Additional file 2:Phylogenetic tree analysis of Class A Rhodopsin-like GPCRs from T. castaneum and D. melanogaster. The tree is rooted by D. melanogaster metabotropic glutamate receptor (CG11144). Tribolium and Drosophila GPCRs are indicated by official ID or CG number followed by putative ligands in parentheses. (PDF 23 KB)

Additional file 3:Phylogenetic tree analysis of Class B Secretin receptor-like GPCRs from T. castaneum and D. melanogaster. The tree is rooted by D. melanogaster FMRFamide receptor (CG2114). Tribolium and Drosophila GPCRs are indicated by official ID or CG number followed by putative ligands in parentheses. Gene symbol of methuselah-like GPCRs, Cirl and stan are also shown. (PDF 13 KB)

Additional file 4:Phylogenetic tree analysis of Class C Metabotropic glutamate receptor-like GPCRs from T. castaneum and D. melanogaster. The tree is rooted by D. melanogaster FMRFamide receptor (CG2114). Tribolium and Drosophila GPCRs are indicated by official ID or CG number followed by putative ligands in parentheses. (PDF 10 KB)

Additional file 5:Phylogenetic tree analysis of Class D Atypical GPCRs from T. castaneum and D. melanogaster. The tree is rooted by D. melanogaster FMRFamide receptor (CG2114). Tribolium and Drosophila GPCRs are indicated by official ID or CG number followed by putative ligands in parentheses. Gene symbol of frizzled GPCRs are also shown. (PDF 9 KB)

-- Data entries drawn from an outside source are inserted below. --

File: config.mk
export PLATFORM = sky130hd
export DESIGN_NAME = xif_offload_ctrl
export DESIGN_NICKNAME = d
export VERILOG_FILES = /design/src/rtl/xif_offload_ctrl.sv
export SDC_FILE = /design/constraint.sdc
export NUM_CORES = 1
export LEC_CHECK = 0
export CELL_PAD_IN_SITES_DETAIL_PLACEMENT = 1
export CELL_PAD_IN_SITES_GLOBAL_PLACEMENT = 2
export CORE_MARGIN = 3
export CORE_UTILIZATION = 25
export DETAILED_ROUTE_END_ITERATION = 6
export MAX_ROUTING_LAYER = met4
export PLACE_DENSITY_LB_ADDON = 0.1
export SYNTH_ARGS = -nofsm -noshare
export SYNTH_HDL_FRONTEND = slang
export SYNTH_SLANG_ARGS = --single-unit
File: constraint.sdc
create_clock -name clk -period 6.8 [get_ports clk]
set_input_delay 1.36 -clock clk [delete_from_list [all_inputs] [get_ports clk]]
set_output_delay 1.36 -clock clk [all_outputs]
set_load 0.01 [all_outputs]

Additional file 6:Summary of mortality phenotype caused by RNAi targeting Tribolium GPCRs. Larva, pupa and adult mortality resulted from Tribolium GPCR RNAi are shown. E. coli malE gene is used as a negative control. Asterisk indicates the mortality is calculated as the average of two trials. (XLS 44 KB)

Additional file 7:Knockdown efficiency of four selected GPCR RNAi during larval stage of T. castaneum. Total RNA was extracted from pools of five larvae (at quiescent stage) injected with malE or GPCR dsRNA. The Y-axis denotes relative expression levels normalized using Tcrp49 mRNA levels as an internal control. Mean ± SE of three replications are shown. Asterisk indicates a statistically significant difference between control and GPCR RNAi insects. (JPEG 943 KB)

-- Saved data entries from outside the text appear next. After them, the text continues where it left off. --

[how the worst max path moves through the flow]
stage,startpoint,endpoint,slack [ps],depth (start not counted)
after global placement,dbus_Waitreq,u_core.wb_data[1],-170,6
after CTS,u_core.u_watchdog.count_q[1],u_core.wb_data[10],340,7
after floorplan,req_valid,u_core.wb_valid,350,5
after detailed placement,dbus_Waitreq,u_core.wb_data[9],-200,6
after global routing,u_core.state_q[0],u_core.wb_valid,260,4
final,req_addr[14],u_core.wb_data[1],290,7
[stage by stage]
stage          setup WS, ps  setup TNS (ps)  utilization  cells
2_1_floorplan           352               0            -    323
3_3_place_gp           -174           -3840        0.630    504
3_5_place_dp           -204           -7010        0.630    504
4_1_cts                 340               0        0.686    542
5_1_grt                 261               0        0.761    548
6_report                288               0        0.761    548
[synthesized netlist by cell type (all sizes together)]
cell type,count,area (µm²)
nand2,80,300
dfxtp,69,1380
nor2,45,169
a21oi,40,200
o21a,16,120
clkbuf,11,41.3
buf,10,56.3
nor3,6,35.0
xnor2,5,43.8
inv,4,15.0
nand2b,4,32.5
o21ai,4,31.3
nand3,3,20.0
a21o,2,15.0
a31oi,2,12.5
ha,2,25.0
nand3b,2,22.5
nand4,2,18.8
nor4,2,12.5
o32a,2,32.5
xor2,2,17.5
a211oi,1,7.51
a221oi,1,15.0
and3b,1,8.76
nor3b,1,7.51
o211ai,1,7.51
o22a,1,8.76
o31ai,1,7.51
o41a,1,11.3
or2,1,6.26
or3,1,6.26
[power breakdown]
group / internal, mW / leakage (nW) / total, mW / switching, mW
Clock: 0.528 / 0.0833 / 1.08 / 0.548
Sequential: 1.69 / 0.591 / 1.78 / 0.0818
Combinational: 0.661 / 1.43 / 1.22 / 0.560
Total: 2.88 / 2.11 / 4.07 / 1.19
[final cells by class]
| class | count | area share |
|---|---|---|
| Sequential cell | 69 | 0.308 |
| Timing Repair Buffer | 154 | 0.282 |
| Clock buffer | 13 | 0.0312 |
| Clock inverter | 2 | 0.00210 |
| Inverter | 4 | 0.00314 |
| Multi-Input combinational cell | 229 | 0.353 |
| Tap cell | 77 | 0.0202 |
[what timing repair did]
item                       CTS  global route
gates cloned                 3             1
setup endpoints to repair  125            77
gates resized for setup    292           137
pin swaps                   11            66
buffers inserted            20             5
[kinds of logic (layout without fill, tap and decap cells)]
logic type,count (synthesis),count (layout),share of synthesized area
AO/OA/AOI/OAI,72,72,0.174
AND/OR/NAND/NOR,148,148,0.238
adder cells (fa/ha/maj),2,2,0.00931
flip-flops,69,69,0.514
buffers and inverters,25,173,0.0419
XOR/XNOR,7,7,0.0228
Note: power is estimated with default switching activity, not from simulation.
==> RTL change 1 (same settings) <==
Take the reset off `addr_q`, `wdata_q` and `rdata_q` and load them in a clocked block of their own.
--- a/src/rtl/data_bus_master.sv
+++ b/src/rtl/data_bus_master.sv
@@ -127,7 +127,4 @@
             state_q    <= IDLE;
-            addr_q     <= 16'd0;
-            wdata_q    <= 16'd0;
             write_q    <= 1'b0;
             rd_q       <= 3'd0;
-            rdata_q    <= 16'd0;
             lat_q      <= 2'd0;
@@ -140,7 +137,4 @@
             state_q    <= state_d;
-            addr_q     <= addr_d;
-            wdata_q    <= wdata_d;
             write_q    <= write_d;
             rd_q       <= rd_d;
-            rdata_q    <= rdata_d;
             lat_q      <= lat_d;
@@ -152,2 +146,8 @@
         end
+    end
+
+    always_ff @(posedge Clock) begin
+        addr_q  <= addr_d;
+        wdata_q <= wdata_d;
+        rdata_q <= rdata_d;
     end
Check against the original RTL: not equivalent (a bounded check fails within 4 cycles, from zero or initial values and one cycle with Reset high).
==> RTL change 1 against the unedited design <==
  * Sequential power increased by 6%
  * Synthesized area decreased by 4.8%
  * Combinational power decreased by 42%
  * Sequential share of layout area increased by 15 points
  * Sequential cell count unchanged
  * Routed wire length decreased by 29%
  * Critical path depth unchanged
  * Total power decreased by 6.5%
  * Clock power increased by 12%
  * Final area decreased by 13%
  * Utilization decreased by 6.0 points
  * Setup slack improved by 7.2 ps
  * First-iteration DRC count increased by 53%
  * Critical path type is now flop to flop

Additional file 8:Selection of stable reference gene using BestKeeper. To determinate the stable housekeeping gene, the expression of five reference genes were examined across 72 cDNA samples collected from different developmental stages (Larva day 1 to day 5, Quiescent larva day 1 and day 2, Pupa day 0 to day 6, Adult day 0 to day 2). (A). Based on the two most important criteria for evaluating the stability of reference genes by Bestkeeper program [48], the stability (SD value) and the relation to the BestKeeper index (r and P-value), five reference genes, Actin, Elongation factor 1-α (Ef1α), Ribosomal protein 49 (Rp49), Ribosomal protein s3 (Rps3), and Tubulin alpha 6 (Tubulinα6) are all stable in different developmental stages of T. castaneum. From the analysis, rp49 was chosen as the reference gene to calculate relative expression levels because it showed the most stable expression among samples. (B). Stable expression of five reference genes, Actin, Ef1α, Rp49, Rps3, and Tubulinα6 are shown across 12 RNA samples isolated from different developmental stages (LD1: Larva day 1; Q1: Quiescent larva day 1; PD0: Pupa day 0; AD0: Adult day 0). Products obtained after 40 cycles of PCR amplification under conditions described in the Materials and Methods section were resolved on an agarose gel. (PDF 392 KB)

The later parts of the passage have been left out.